Thank you for joining me tonight Mr. Blochs.

Baker Bloch:

The pleasure is all mine. Call me Baker, though. Almost always there’s going to be only one Baker around, so there’ll be no confusion. I won’t look around and say, “are you talking to me or her?” You see?

Hucka D.:

Yes.

Baker Bloch:

So what have you been up to? Blinks tells me that you’ve been exploring elsewhere. Also something about Tronesis. Building a robot or sumtin. Get me up to speed.

Hucka D.:

I wish to take a camping trip with you. (pause)

Baker Bloch:

Oh yeah? To this new place? Or around here? Anyway, sure we’ll go take a trip, Hucka D. Would you like to go tonight?

Hucka D.:

No, not tonight. But soon. I’d like to go both places. My place and your place. I have not seen much of AI yet. I’ve found Another, though.

Baker Bloch:

Other what?

Hucka D.:

Other World. Otherworld.

Baker Bloch:

Other world.

Hucka D.:

Otherworld.

Baker Bloch:

This is the world Blinks told me about, then?

Hucka D.:

No. That’s the bee pools. On Afar. Nearby, though. There’s a lot of space there for me to fly around. It’s important to keep my wing muscles in good shape. I’m very fast. I need the open space. Lots.

Baker Bloch:

Can we go there now?

Hucka D.:

In a minute. Ask more questions first.

Baker Bloch:

What about Tronesis? What’s that all about? Robot?

Hucka D.:

I Robot.

Baker Bloch:

Yeah, you a robot? Ok. Don’t you like being a bee?

Hucka D.:

The two i’s unite as one in this other world. My world. Third. You and Baker Blinker. Two in one.

Baker Bloch:

Are you some kind of child to Baker Blinker and I Hucka D.? That’s ok if you think you are. Maybe you are.

Hucka D.:

I am not a child. I don’t think. (pause) Maybe you are right.

Baker Bloch:

How old are you Hucka D.? Are you as old as Blinks and I? 48? 49? 96? 98? 0? 0?

Hucka D.:

Yes, I am zero years old.

Baker Bloch:

Well that’s great. You’re rather mature looking to be so young.

Hucka D.:

I was born just the other day out there (Hucka D. points out the window again directly north).

Baker Bloch:

Yeah, Blinks said something about a flower. Being plucked or destroyed or sumtin. I’ll try to keep up with what’s going on better around here; I’m always roaming around the neighborhood it seems. Running off from the house as quick as possible.

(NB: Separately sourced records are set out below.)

File: config.mk
export PLATFORM = sky130hd
export DESIGN_NAME = byteld_unit
export DESIGN_NICKNAME = d
export VERILOG_FILES = /design/src/rtl/byteld_pkg.sv /design/src/rtl/byteld_decoder.sv /design/src/rtl/byteld_agen.sv /design/src/rtl/byteld_unit.sv
export SDC_FILE = /design/constraint.sdc
export NUM_CORES = 1
export LEC_CHECK = 0
export ABC_AREA = 1
export BUFFER_PORTS_ARGS = -buffer_cell sky130_fd_sc_hd__buf_2
export CORE_MARGIN = 2
export CORE_UTILIZATION = 60
export CTS_BUF_LIST = sky130_fd_sc_hd__clkbuf_8
export DETAILED_ROUTE_END_ITERATION = 8
export GPL_TIMING_DRIVEN = 0
export HOLD_SLACK_MARGIN = 0.08
export MAX_ROUTING_LAYER = met4
export PLACE_DENSITY = 0.95
export SYNTH_ARGS = -nofsm -noshare
export SYNTH_HDL_FRONTEND = slang
export SYNTH_SLANG_ARGS = --single-unit
File: constraint.sdc
create_clock -name clk -period 5.75 [get_ports clk]
set_input_delay 0.575 -clock clk [delete_from_list [all_inputs] [get_ports clk]]
set_output_delay 0.575 -clock clk [all_outputs]
set_load 0.02 [all_outputs]
File: src/rtl/byteld_pkg.sv
package byteld_pkg;

    localparam int RIDX_W = 4;
    localparam int IMM_W  = 12;
    localparam int NFLAG  = 6;

    // flag vector bit positions
    localparam int F_LIT    = 0;
    localparam int F_PLD    = 1;
    localparam int F_UNPRIV = 2;
    localparam int F_UNDEF  = 3;
    localparam int F_UNPRED = 4;
    localparam int F_NONE   = 5;

    typedef enum logic [2:0] {
        ST_IDLE,
        ST_HALF2,
        ST_ISSUE,
        ST_WAIT,
        ST_FLAG
    } state_t;

    typedef struct packed {
        logic              is_load;
        logic [RIDX_W-1:0] base;
        logic [RIDX_W-1:0] dest;
        logic [IMM_W-1:0]  imm;
        logic              pre;
        logic              add;
        logic              wb;
        logic [NFLAG-1:0]  flags;
    } dec_t;

    function automatic logic is_first_half(input logic [15:0] h);
        return (h[15:13] == 3'b111) && (h[12:11] != 2'b00);
    endfunction

endpackage

File: src/rtl/byteld_decoder.sv
module byteld_decoder
    import byteld_pkg::*;
(
    input  logic        is_long,
    input  logic [15:0] hw_a,
    input  logic [15:0] hw_b,
    output dec_t        dec
);

    always_comb begin
        dec = '0;
        if (!is_long) begin
            if (hw_a[15:11] == 5'b01111) begin
                dec.is_load = 1'b1;
                dec.imm     = {7'd0, hw_a[10:6]};
                dec.base    = {1'b0, hw_a[5:3]};
                dec.dest    = {1'b0, hw_a[2:0]};
                dec.pre     = 1'b1;
                dec.add     = 1'b1;
            end else begin
                dec.flags[F_NONE] = 1'b1;
            end
        end else begin
            dec.base = hw_a[3:0];
            dec.dest = hw_b[15:12];
            if (hw_a[15:4] == 12'hF89) begin
                dec.imm = hw_b[11:0];
                dec.pre = 1'b1;
                dec.add = 1'b1;
                if (dec.dest == 4'd15)      dec.flags[F_PLD]    = 1'b1;
                else if (dec.base == 4'd15) dec.flags[F_LIT]    = 1'b1;
                else if (dec.dest == 4'd13) dec.flags[F_UNPRED] = 1'b1;
                else                        dec.is_load         = 1'b1;
            end else if (hw_a[15:4] == 12'hF81 && hw_b[11]) begin
                dec.imm = {4'd0, hw_b[7:0]};
                dec.pre = hw_b[10];
                dec.add = hw_b[9];
                dec.wb  = hw_b[8];
                if (dec.dest == 4'd15 && dec.pre && !dec.add && !dec.wb)
                    dec.flags[F_PLD] = 1'b1;
                else if (dec.base == 4'd15)
                    dec.flags[F_LIT] = 1'b1;
                else if (dec.pre && dec.add && !dec.wb)
                    dec.flags[F_UNPRIV] = 1'b1;
                else if (!dec.pre && !dec.wb)
                    dec.flags[F_UNDEF] = 1'b1;
                else if (dec.dest == 4'd13 || dec.dest == 4'd15 ||
                         (dec.wb && dec.base == dec.dest))
                    dec.flags[F_UNPRED] = 1'b1;
                else
                    dec.is_load = 1'b1;
            end else begin
                dec.flags[F_NONE] = 1'b1;
            end
        end
    end

endmodule

File: src/rtl/byteld_agen.sv
module byteld_agen
    import byteld_pkg::*;
#(
    parameter int XLEN = 32
) (
    input  logic [XLEN-1:0]  base_val,
    input  logic [IMM_W-1:0] imm,
    input  logic             add,
    input  logic             pre,
    output logic [XLEN-1:0]  off_addr,
    output logic [XLEN-1:0]  req_addr
);

    localparam int PAD_W = XLEN - IMM_W;

    logic [XLEN-1:0] imm_ext;

    always_comb begin
        imm_ext  = {{PAD_W{1'b0}}, imm};
        off_addr = add ? (base_val + imm_ext) : (base_val - imm_ext);
        req_addr = pre ? off_addr : base_val;
    end

endmodule

File: src/rtl/byteld_unit.sv
module byteld_unit
    import byteld_pkg::*;
#(
    parameter int XLEN   = 32,
    parameter int BYTE_W = 8
) (
    input  logic              clk,
    input  logic              rst_n,
    input  logic              insn_valid,
    input  logic [15:0]       insn_hw,
    output logic              insn_ready,
    output logic [RIDX_W-1:0] rf_raddr,
    input  logic [XLEN-1:0]   rf_rdata,
    output logic              mem_req_valid,
    input  logic              mem_req_ready,
    output logic [XLEN-1:0]   mem_addr,
    input  logic              mem_rsp_valid,
    input  logic [BYTE_W-1:0] mem_rsp_data,
    output logic              dst_we,
    output logic [RIDX_W-1:0] dst_waddr,
    output logic [XLEN-1:0]   dst_wdata,
    output logic              base_we,
    output logic [RIDX_W-1:0] base_waddr,
    output logic [XLEN-1:0]   base_wdata,
    output logic              done,
    output logic              redir_literal,
    output logic              redir_preload,
    output logic              redir_unpriv,
    output logic              undef_insn,
    output logic              unpred_insn,
    output logic              not_byte_load
);

    localparam int ZPAD_W = XLEN - BYTE_W;

    state_t          state_q, state_d;
    logic [15:0]     hw1_q;
    dec_t            dec_w, dec_q;
    logic [XLEN-1:0] off_w, off_q;
    logic            take;
    logic [NFLAG-1:0] flag_out;

    assign take = insn_valid && insn_ready;

    byteld_decoder u_dec (
        .is_long (state_q == ST_HALF2),
        .hw_a    ((state_q == ST_HALF2) ? hw1_q : insn_hw),
        .hw_b    (insn_hw),
        .dec     (dec_w)
    );

    byteld_agen #(.XLEN(XLEN)) u_agen (
        .base_val (rf_rdata),
        .imm      (dec_q.imm),
        .add      (dec_q.add),
        .pre      (dec_q.pre),
        .off_addr (off_w),
        .req_addr (mem_addr)
    );

    // next-state logic
    always_comb begin
        state_d = state_q;
        unique case (state_q)
            ST_IDLE:  if (insn_valid) begin
                          if (is_first_half(insn_hw)) state_d = ST_HALF2;
                          else if (dec_w.is_load)     state_d = ST_ISSUE;
                          else                        state_d = ST_FLAG;
                      end
            ST_HALF2: if (insn_valid) state_d = dec_w.is_load ? ST_ISSUE : ST_FLAG;
            ST_ISSUE: if (mem_req_ready) state_d = ST_WAIT;
            ST_WAIT:  if (mem_rsp_valid) state_d = ST_IDLE;
            ST_FLAG:  state_d = ST_IDLE;
            default:  state_d = ST_IDLE;
        endcase
    end

    // state register
    always_ff @(posedge clk) begin
        if (!rst_n) state_q <= ST_IDLE;
        else        state_q <= state_d;
    end

    // datapath registers
    always_ff @(posedge clk) begin
        if (!rst_n) begin
            hw1_q <= '0;
            dec_q <= '0;
            off_q <= '0;
        end else begin
            if (take && state_q == ST_IDLE) hw1_q <= insn_hw;
            if (take && !(state_q == ST_IDLE && is_first_half(insn_hw))) dec_q <= dec_w;
            if (state_q == ST_ISSUE && mem_req_ready) off_q <= off_w;
        end
    end

    // outputs
    always_comb begin
        insn_ready    = 1'b0;
        mem_req_valid = 1'b0;
        dst_we        = 1'b0;
        base_we       = 1'b0;
        done          = 1'b0;
        flag_out      = '0;
        unique case (state_q)
            ST_IDLE, ST_HALF2: insn_ready = 1'b1;
            ST_ISSUE:          mem_req_valid = 1'b1;
            ST_WAIT: begin
                dst_we  = mem_rsp_valid;
                base_we = mem_rsp_valid && dec_q.wb;
                done    = mem_rsp_valid;
            end
            ST_FLAG: begin
                done     = 1'b1;
                flag_out = dec_q.flags;
            end
            default: ;
        endcase
    end

    assign rf_raddr      = dec_q.base;
    assign dst_waddr     = dec_q.dest;
    assign dst_wdata     = {{ZPAD_W{1'b0}}, mem_rsp_data};
    assign base_waddr    = dec_q.base;
    assign base_wdata    = off_q;
    assign redir_literal = flag_out[F_LIT];
    assign redir_preload = flag_out[F_PLD];
    assign redir_unpriv  = flag_out[F_UNPRIV];
    assign undef_insn    = flag_out[F_UNDEF];
    assign unpred_insn   = flag_out[F_UNPRED];
    assign not_byte_load = flag_out[F_NONE];

    // request held steady until accepted
    p_req_hold_r11: assert property (@(posedge clk) disable iff (!rst_n)
        (mem_req_valid && !mem_req_ready) |=> (mem_req_valid && $stable(mem_addr)));

    // completion is a single-cycle pulse
    p_done_pulse_r11: assert property (@(posedge clk) disable iff (!rst_n)
        done |=> !done);

    // at most one flag, and flagged completion has no side effects
    p_flag_onehot_r10: assert property (@(posedge clk) disable iff (!rst_n)
        $onehot0(flag_out));
    p_flag_quiet_r10: assert property (@(posedge clk) disable iff (!rst_n)
        (|flag_out) |-> (done && !dst_we && !base_we && !mem_req_valid));

    // written data is zero-extended
    p_zext_r1: assert property (@(posedge clk) disable iff (!rst_n)
        dst_we |-> (dst_wdata[XLEN-1:BYTE_W] == '0));

    // base writeback only alongside the destination write
    p_wb_with_dest_r4: assert property (@(posedge clk) disable iff (!rst_n)
        base_we |-> (dst_we && done));

    // after a leading half, wait for the second with no activity
    p_wait_second_r2: assert property (@(posedge clk) disable iff (!rst_n)
        (take && state_q == ST_IDLE && is_first_half(insn_hw)) |=>
        (insn_ready && !mem_req_valid && !done));

endmodule

==> flow_summary.json <==
{
  "route.met2.wl_mm": 10.75,
  "drtIter0Drc": 747,
  "row_count": 38,
  "cts_buffers": 9,
  "initial_core_util": 0.6200,
  "clk_latency_ns": 0.39,
  "portBuffers": 146,
  "worst_pin_slew_ns": 0.7728,
  "p_leak_uw": 0.004222,
  "hpwl_mm": 19.01,
  "ios": 180,
  "met3_length_mm": 2.360,
  "wl_per_cell_microns": 16.54,
  "endpoint_kind": "output pin",
  "timing.rr.start": "dec_q[11]",
  "cts_root_buf": "clkbuf_8",
  "nNetsFinal": 1378,
  "postCtsHoldBufs": 0,
  "peakVddDrop_mv": 0.2147,
  "cap_violations": 0,
  "ys.flop_type": "dfxtp_1",
  "relSlewSlack": 0.4794,
  "synth_commonest_cells": "267 x nand2_1, 136 x inv_1, 105 x nor2_1, 93 x nand3_1, 86 x a21oi_1",
  "postSynth.asyncResetShare": 0,
  "pwr-share-clk": 0.197,
  "antenna_found_initial": 0,
  "areaGrowthSynthToFinish_pct": 17.31,
  "status": "finished, final reports clean",
  "ys_seq_elements": 80,
  "n_antenna_cell": 0,
  "highest_layer": "met4",
  "cpPeakStageDelay_ns": 0.51,
  "synth_edf_count": 0,
  "gp_congestion": 1.038,
  "via_per_inst": 5.599,
  "grt_pass1_vias": 7095,
  "ys_warn_count": 0,
  "worst_r2r_path_depth": 18,
  "synth_top_area_frac": 0.2362,
  "powerDensity_mw_per_mm2": 260.1,
  "finalCritPeriodShare": 0.8105,
  "cp_slowest_cell": "nor4_1",
  "power.switching_uw": 983.2,
  "finalSetupTns_ns": 0,
  "synthTopCellsByArea": "dfxtp_1 24%, nand2_1 15%, inv_1 7.5%",
  "cts_resized": 0,
  "synthCells": 1103,
  "syn_area_sq_mm": 0.006780,
  "clock.fmax_mhz": 214.6,
  "rsz0062_at_grt": "no",
  "finalMaxSlewViolations": 0,
  "synth.distinct_cells": 42,
  "holdPathEnd": "hw1_q[8]",
  "drt_first_pass_iters": 7,
  "worst-path-max-fanout": 6,
  "track_usage": 0.4001,
  "hold_viol_final": 0,
  "cp_data_arrival_time_ns": 4.09,
  "p_int_uw": 1086,
  "post-route-util": 0.7273,
  "r2r_slack_ns": 2.02,
  "grt_max_degree": 15,
  "cp_data_required_time_ns": 5.18,
  "die_h_microns": 110.3,
  "antenna_left": 0,
  "avgSynthCellArea_sq_um": 6.147,
  "tritoncts": "built",
  "met1_length_mm": 9.777,
  "synth.most_common_cell": "nand2_1",
  "crit_type": "reg -> out",
  "cts_num_sinks": 80,
  "period_minus_slack_ns": 4.660,
  "htree_num_levels": 3,
  "grt_overflow": 0,
  "crit_chain": "inv_1, nand3_1, nor3_1, nand2_1, nor4_1, ha_1, nand2_1, o21ai_0, ha_1, nand2_1, nor4_1, nand2_1, nand2_1, nand2_1, nand2_1, nand2_1, nand2_1, nand2_1, nand2_1, buf_2",
  "core_area_sq_mm": 0.01094,
  "worstHoldPathCells": 2,
  "start_kind": "register",
  "setup_viol": 0,
  "hold_class": "reg -> reg",
  "reg2reg_to": "base_wdata[18]",
  "grt_pass1_wl_mm": 35.78,
  "drive_above_1_share": 0.1871,
  "cp_common_cell": "nand2_1",
  "clockBufferDepth": 2,
  "holdCritStartpoint": "hw1_q[8]",
  "post-cts-setup-buffers": 0,
  "die_area_sq_mm": 0.01217,
  "drt_wl_total_mm": 23.62,
  "synth_area_leader_cell": "dfxtp_1",
  "vias": 7995,
  "die_width_microns": 110.3,
  "yosysSeqAreaShare": 0.2362,
  "p_comb_frac": 0.521,
  "clkTransAtPathRegs_ns": 0.09,
  "skew_ns": 0.01294,
  "swShare": 0.4752,
  "seqPwrFrac": 0.282,
  "drc_errors": 0
}
[sequential cells by signal, indices dropped and copies added (netlist names)]
signal,cells
state_q,3
hw1_q,16
dec_q,21
dst_waddr,4
base_wdata,32
base_waddr,4
[metrics by stage]
stage	worst slack, ns	cell area [sq um]	cells	hold slack, ns	total power (uW)
global route	0.7047	7954	1428	0.4768	2203
detailed placement	1.597	7772	1412	0.4461	1637
finish	1.090	7954	1428	0.4608	2069
CTS	1.192	7954	1428	0.4590	2035
floorplan	2.262	6867	1126	0.4246	1353
global placement	1.725	7772	1412	0.4414	1631
[worst max path at each step]
stage / start / end / slack [ns] / depth (start not counted)
3_3_place_gp: dec_q[9] / mem_addr[19] / 1.73 / 19
3_5_place_dp: dec_q[11] / mem_addr[31] / 1.60 / 19
2_1_floorplan: dec_q[11] / mem_addr[24] / 2.26 / 17
5_1_grt: dec_q[11] / mem_addr[31] / 0.70 / 19
4_1_cts: dec_q[11] / mem_addr[31] / 1.19 / 19
6_report: dec_q[11] / mem_addr[19] / 1.09 / 20
[power groups by stage]
stage / Combinational, uW / Sequential, uW / Clock, uW
final: 1080 / 584 / 408
after floorplan: 757 / 596 / 0
after global routing: 1190 / 585 / 428
after detailed placement: 1040 / 596 / 0
after CTS: 1050 / 583 / 406
after global placement: 1040 / 595 / 0
[critical path: cells and delay by family, from the launching register on]
family | cells | cell delay, ns
fa+ha+maj | 2 | 0.71
simple gates | 15 | 2.28
compound gates | 1 | 0.11
flops | 1 | 0.33
buf+inv | 2 | 0.27
[layout by cell type (no fill, tap or decap), drive strengths merged, types with 15 or more instances in the layout]
cell | netlist | final
a21oi | 87 | 87
a31oi | 15 | 15
buf | 55 | 201
clkbuf | 22 | 32
conb | 1 | 24
dfxtp | 80 | 80
ha | 33 | 33
inv | 142 | 144
nand2 | 271 | 271
nand3 | 98 | 98
nor2 | 109 | 109
o21a | 22 | 22
o21ai | 74 | 74
xor2 | 17 | 17
[metal layers]
metal  up-vias  GRT usage
met5         -          -
met4         0     0.1750
met3        52    0.08524
met2       454     0.6236
met1      3572     0.5002
li1       3917          -
[logic make-up after synthesis]
family                   synth area share
AO/OA/AOI/OAI                      0.1908
other                           0.0005531
XOR/XNOR                          0.02971
adder cells (fa/ha/maj)           0.06385
buffers and inverters              0.1509
AND/OR/NAND/NOR                    0.3279
flip-flops                         0.2362
[layout make-up]
type                       instances  area (sq um)
multi-input combinational        826          4242
fill                             944          2982
sequential                        80          1602
timing repair buffer             146         730.7
inverter                         143         536.8
buffer                            77         486.7
tap                              140         175.2
clock buffer                      10         137.6
clock inverter                     6         43.79
Note: power is estimated with default switching activity, not from simulation.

I’ll try to remedy that.

Hucka D.:

The plants back there sing to me (Hucka D. points behind him to the plants). 7 plants, 7 notes. Octave.

Baker Bloch:

Do they sing the Plant Suite by Holtz? He he. Ok, that’s not so funny. Stole it from that Wallace and Gromit movie anyway. Have you seen that Hucka D.? Curse of the Wererabbit? Pretty funny.

Hucka D.:

No. (pause) I have seen Tron. But through Tronesis. Can you or baker b. tell me more about Tronesis?

Baker Bloch:

Sure, I’ll talk to you about Tronesis. What do you want to know?

Hucka D.:

It is not the complete movie; I got that. There are gaps. And also in the music, which is Lamb Lies Down On Broadway by Genesis, correct?

Baker Bloch:

Yeah, right. Do you know that album by itself? I mean, you said you didn’t know Tron by itself. Have you ever even watched an actual movie? Maybe you shouldn’t start with synchroncities involving chopped up movies if you’ve never even watched an unchopped up movie, if you see what I mean.

Hucka D.:

I am CNB.

Baker Bloch:

Oh yeah, forgot that part. So you’ve seen movies. In New Mexico.

Hucka D.:

Yet I am not now.

Baker Bloch:

Oh yeah, because your a bee now. Exclusive to Second Life. Trapped here… I mean, that’s not the way I meant to put it. You’re in limbo? I don’t know — you tell me.

Hucka D.:

Limbo is good enough. I’m here to interact with you. Here for Baker Blinker as well, but I admit to feeling closer to you. But you’re harder to pin down; get a hold of. You’re always out there (points out the window again).

Baker Bloch:

Yeah, well like I said, I’ll try to stick around the house more. Got anything to eat around here yet?

Hucka D.:

Baker Blinker said a kitchen is unnecesary. Also a bathroom. We have no food. We have no place to syphon waste products of eaten food off to another facility which doesn’t exist. Baker Blinker said the only thing she will keep in stock is Sprite, because of her infatuation, as I take it, with basketball star Grant Hill.

Baker Bloch:

Oh? I didn’t know about this.

Hucka D.:

Yes, she plans to hang a big poster of Mr. Hill on that large, blank wall back there (Hucka D. turns around in his seat and points behind him in the direction of this wall).

Baker Bloch:

Well, she didn’t clear it with me. Is this alright with you? Maybe more Blinkertons are needed back there. Maybe one of your — I mean, his composites.

Hucka D.:

Yes, that’s what she suggested as well. I was attempting a joke with you. Sorry you did not laugh. She is not infatuated with this Mr. Hill. It was a bad joke. We do not have any Sprite on hand. Sorry if you desired such after I said we did.

Baker Bloch:

Well, I am a little thirsty as well. No water either?

Hucka D.:

No. (pause)

Baker Bloch:

Well, I’ll just have to take a walk down to that Inland Sea to get some. There’s no cows pastured here so I’m assuming its pretty pure. Didn’t kill me the last time I drank it, he he. So… I guess I’m off again. (gets out of chair to leave).

Hucka D.:

But we’re on about the camping trip, correct Mr. Bloch?

Baker Bloch:

Oh sure. And you’ll have to fill me in on that Tronesis/robot thing as well soon. Maybe tomorrow night.

Hucka D.:

I will be out tomorrow night as well. To my other world.

Baker Bloch:

Oh. Well that’s ok. Maybe the next night.

Hucka D.:

The next night it is sir.

Baker Bloch:

Ok. Well — bye. See ya. (leaves out side door)

Hucka D.:

I am alone again.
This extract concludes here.